(HOW TO COMPLETE THIS TASK) Every entry that follows should be reproduced exactly.

*** EXTRACTED ENTRIES ***

### config.mk
export PLATFORM = sky130hd
export DESIGN_NAME = ospfb_pattern_src
export DESIGN_NICKNAME = d
export VERILOG_FILES = /design/src/rtl/alpaca_ospfb_constants_pkg.sv /design/src/rtl/ospfb_pattern_src.sv
export SDC_FILE = /design/constraint.sdc
export NUM_CORES = 1
export LEC_CHECK = 0
export CAP_MARGIN = 10
export CORE_ASPECT_RATIO = 2
export CORE_UTILIZATION = 31
export DETAILED_ROUTE_END_ITERATION = 10
export SLEW_MARGIN = 5
export SYNTH_ARGS = -nofsm -noshare
export SYNTH_HDL_FRONTEND = slang
export SYNTH_SLANG_ARGS = --single-unit
export TNS_END_PERCENT = 100
### constraint.sdc
create_clock -name clk -period 2.6 [get_ports clk]
set_input_delay 0.52 -clock clk [delete_from_list [all_inputs] [get_ports clk]]
set_output_delay 0.52 -clock clk [all_outputs]
set_load 0.005 [all_outputs]
[src/rtl/vga_timing_gen.sv]
// VGA raster timing generator: free-running line/frame counters, same-cycle pixel request
// decode, and a sync/enable delay line matched to the pixel source latency.
module vga_timing_gen #(
    parameter int H_ACTIVE = 640,
    parameter int H_SYNC   = 96,
    parameter int H_BP     = 48,
    parameter int H_FP     = 16,
    parameter int V_ACTIVE = 480,
    parameter int V_SYNC   = 2,
    parameter int V_BP     = 29,
    parameter int V_FP     = 10,
    parameter int SYNC_POL = 0,
    parameter int PIPE     = 2,
    parameter int RW       = 3,
    parameter int GW       = 3,
    parameter int BW       = 2,
    parameter int CW       = 10
) (
    input  logic          dclk,
    input  logic          clr,
    input  logic [RW-1:0] red_in,
    input  logic [GW-1:0] green_in,
    input  logic [BW-1:0] blue_in,
    output logic [CW-1:0] x,
    output logic [CW-1:0] y,
    output logic          req_active,
    output logic          frame_start,
    output logic          line_start,
    output logic          hsync,
    output logic          vsync,
    output logic          de,
    output logic [RW-1:0] red,
    output logic [GW-1:0] green,
    output logic [BW-1:0] blue,
    output logic [7:0]    frame_cnt
);

    localparam int HT = H_SYNC + H_BP + H_ACTIVE + H_FP;
    localparam int VT = V_SYNC + V_BP + V_ACTIVE + V_FP;
    localparam int HW = $clog2(HT + 1);
    localparam int VW = $clog2(VT + 1);

    localparam logic [HW-1:0] H_LAST     = HW'(HT - 1);
    localparam logic [HW-1:0] H_SYNC_END = HW'(H_SYNC);
    localparam logic [HW-1:0] HA_START   = HW'(H_SYNC + H_BP);
    localparam logic [HW-1:0] HA_END     = HW'(H_SYNC + H_BP + H_ACTIVE);
    localparam logic [VW-1:0] V_LAST     = VW'(VT - 1);
    localparam logic [VW-1:0] V_SYNC_END = VW'(V_SYNC);
    localparam logic [VW-1:0] VA_START   = VW'(V_SYNC + V_BP);
    localparam logic [VW-1:0] VA_END     = VW'(V_SYNC + V_BP + V_ACTIVE);

    localparam logic       SP       = (SYNC_POL != 0);
    localparam logic [2:0] CTL_IDLE = {~SP, ~SP, 1'b0};

    logic [HW-1:0] hc;
    logic [VW-1:0] vc;
    logic          h_act;
    logic          v_act;
    logic          hs_raw;
    logic          vs_raw;
    logic [2:0]    ctl_raw;
    logic [2:0]    ctl_p [0:PIPE];
    logic          de_tap;

    // Counter stage: hc wraps every line, vc advances only on the hc wrap.
    always_ff @(posedge dclk) begin
        if (clr) begin
            hc        <= '0;
            vc        <= '0;
            frame_cnt <= '0;
        end else if (hc == H_LAST) begin
            hc <= '0;
            if (vc == V_LAST) begin
                vc        <= '0;
                frame_cnt <= frame_cnt + 8'd1;
            end else begin
                vc <= vc + VW'(1);
            end
        end else begin
            hc <= hc + HW'(1);
        end
    end

    // Request decode, combinational from the counters so the pixel source sees it at once.
    assign h_act       = (hc >= HA_START) && (hc < HA_END);
    assign v_act       = (vc >= VA_START) && (vc < VA_END);
    assign req_active  = h_act && v_act;
    assign x           = req_active ? CW'(hc - HA_START) : '0;
    assign y           = req_active ? CW'(vc - VA_START) : '0;
    assign line_start  = (hc == '0);
    assign frame_start = (hc == '0) && (vc == '0);

    assign hs_raw  = (hc < H_SYNC_END) ? SP : ~SP;
    assign vs_raw  = (vc < V_SYNC_END) ? SP : ~SP;
    assign ctl_raw = {hs_raw, vs_raw, req_active};

    // Delay line stages p0..pPIPE carry {hsync, vsync, de} already at output polarity.
    always_ff @(posedge dclk) begin
        if (clr) begin
            for (int i = 0; i <= PIPE; i++) begin
                ctl_p[i] <= CTL_IDLE;
            end
        end else begin
            ctl_p[0] <= ctl_raw;
            for (int i = 1; i <= PIPE; i++) begin
                ctl_p[i] <= ctl_p[i-1];
            end
        end
    end

    generate
        if (PIPE == 0) begin : g_tap_raw
            assign de_tap = req_active;
        end else begin : g_tap_dly
            assign de_tap = ctl_p[PIPE-1][0];
        end
    endgenerate

    assign hsync = ctl_p[PIPE][2];
    assign vsync = ctl_p[PIPE][1];
    assign de    = ctl_p[PIPE][0];

    // Colour stage: the source data arrives PIPE cycles after the request, so it is
    // qualified by de tapped PIPE stages down and lands in step with the last stage.
    always_ff @(posedge dclk) begin
        if (clr || !de_tap) begin
            red   <= '0;
            green <= '0;
            blue  <= '0;
        end else begin
            red   <= red_in;
            green <= green_in;
            blue  <= blue_in;
        end
    end

endmodule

*** End of EXTRACTED ENTRIES ***

(TASK SOLUTION)
### config.mk
export PLATFORM = sky130hd
export DESIGN_NAME = ospfb_pattern_src
export DESIGN_NICKNAME = d
export VERILOG_FILES = /design/src/rtl/alpaca_ospfb_constants_pkg.sv /design/src/rtl/ospfb_pattern_src.sv
export SDC_FILE = /design/constraint.sdc
export NUM_CORES = 1
export LEC_CHECK = 0
export CAP_MARGIN = 10
export CORE_ASPECT_RATIO = 2
export CORE_UTILIZATION = 31
export DETAILED_ROUTE_END_ITERATION = 10
export SLEW_MARGIN = 5
export SYNTH_ARGS = -nofsm -noshare
export SYNTH_HDL_FRONTEND = slang
export SYNTH_SLANG_ARGS = --single-unit
export TNS_END_PERCENT = 100
### constraint.sdc
create_clock -name clk -period 2.6 [get_ports clk]
set_input_delay 0.52 -clock clk [delete_from_list [all_inputs] [get_ports clk]]
set_output_delay 0.52 -clock clk [all_outputs]
set_load 0.005 [all_outputs]
[src/rtl/vga_timing_gen.sv]
// VGA raster timing generator: free-running line/frame counters, same-cycle pixel request
// decode, and a sync/enable delay line matched to the pixel source latency.
module vga_timing_gen #(
    parameter int H_ACTIVE = 640,
    parameter int H_SYNC   = 96,
    parameter int H_BP     = 48,
    parameter int H_FP     = 16,
    parameter int V_ACTIVE = 480,
    parameter int V_SYNC   = 2,
    parameter int V_BP     = 29,
    parameter int V_FP     = 10,
    parameter int SYNC_POL = 0,
    parameter int PIPE     = 2,
    parameter int RW       = 3,
    parameter int GW       = 3,
    parameter int BW       = 2,
    parameter int CW       = 10
) (
    input  logic          dclk,
    input  logic          clr,
    input  logic [RW-1:0] red_in,
    input  logic [GW-1:0] green_in,
    input  logic [BW-1:0] blue_in,
    output logic [CW-1:0] x,
    output logic [CW-1:0] y,
    output logic          req_active,
    output logic          frame_start,
    output logic          line_start,
    output logic          hsync,
    output logic          vsync,
    output logic          de,
    output logic [RW-1:0] red,
    output logic [GW-1:0] green,
    output logic [BW-1:0] blue,
    output logic [7:0]    frame_cnt
);

    localparam int HT = H_SYNC + H_BP + H_ACTIVE + H_FP;
    localparam int VT = V_SYNC + V_BP + V_ACTIVE + V_FP;
    localparam int HW = $clog2(HT + 1);
    localparam int VW = $clog2(VT + 1);

    localparam logic [HW-1:0] H_LAST     = HW'(HT - 1);
    localparam logic [HW-1:0] H_SYNC_END = HW'(H_SYNC);
    localparam logic [HW-1:0] HA_START   = HW'(H_SYNC + H_BP);
    localparam logic [HW-1:0] HA_END     = HW'(H_SYNC + H_BP + H_ACTIVE);
    localparam logic [VW-1:0] V_LAST     = VW'(VT - 1);
    localparam logic [VW-1:0] V_SYNC_END = VW'(V_SYNC);
    localparam logic [VW-1:0] VA_START   = VW'(V_SYNC + V_BP);
    localparam logic [VW-1:0] VA_END     = VW'(V_SYNC + V_BP + V_ACTIVE);

    localparam logic       SP       = (SYNC_POL != 0);
    localparam logic [2:0] CTL_IDLE = {~SP, ~SP, 1'b0};

    logic [HW-1:0] hc;
    logic [VW-1:0] vc;
    logic          h_act;
    logic          v_act;
    logic          hs_raw;
    logic          vs_raw;
    logic [2:0]    ctl_raw;
    logic [2:0]    ctl_p [0:PIPE];
    logic          de_tap;

    // Counter stage: hc wraps every line, vc advances only on the hc wrap.
    always_ff @(posedge dclk) begin
        if (clr) begin
            hc        <= '0;
            vc        <= '0;
            frame_cnt <= '0;
        end else if (hc == H_LAST) begin
            hc <= '0;
            if (vc == V_LAST) begin
                vc        <= '0;
                frame_cnt <= frame_cnt + 8'd1;
            end else begin
                vc <= vc + VW'(1);
            end
        end else begin
            hc <= hc + HW'(1);
        end
    end

    // Request decode, combinational from the counters so the pixel source sees it at once.
    assign h_act       = (hc >= HA_START) && (hc < HA_END);
    assign v_act       = (vc >= VA_START) && (vc < VA_END);
    assign req_active  = h_act && v_act;
    assign x           = req_active ? CW'(hc - HA_START) : '0;
    assign y           = req_active ? CW'(vc - VA_START) : '0;
    assign line_start  = (hc == '0);
    assign frame_start = (hc == '0) && (vc == '0);

    assign hs_raw  = (hc < H_SYNC_END) ? SP : ~SP;
    assign vs_raw  = (vc < V_SYNC_END) ? SP : ~SP;
    assign ctl_raw = {hs_raw, vs_raw, req_active};

    // Delay line stages p0..pPIPE carry {hsync, vsync, de} already at output polarity.
    always_ff @(posedge dclk) begin
        if (clr) begin
            for (int i = 0; i <= PIPE; i++) begin
                ctl_p[i] <= CTL_IDLE;
            end
        end else begin
            ctl_p[0] <= ctl_raw;
            for (int i = 1; i <= PIPE; i++) begin
                ctl_p[i] <= ctl_p[i-1];
            end
        end
    end

    generate
        if (PIPE == 0) begin : g_tap_raw
            assign de_tap = req_active;
        end else begin : g_tap_dly
            assign de_tap = ctl_p[PIPE-1][0];
        end
    endgenerate

    assign hsync = ctl_p[PIPE][2];
    assign vsync = ctl_p[PIPE][1];
    assign de    = ctl_p[PIPE][0];

    // Colour stage: the source data arrives PIPE cycles after the request, so it is
    // qualified by de tapped PIPE stages down and lands in step with the last stage.
    always_ff @(posedge dclk) begin
        if (clr || !de_tap) begin
            red   <= '0;
            green <= '0;
            blue  <= '0;
        end else begin
            red   <= red_in;
            green <= green_in;
            blue  <= blue_in;
        end
    end

endmodule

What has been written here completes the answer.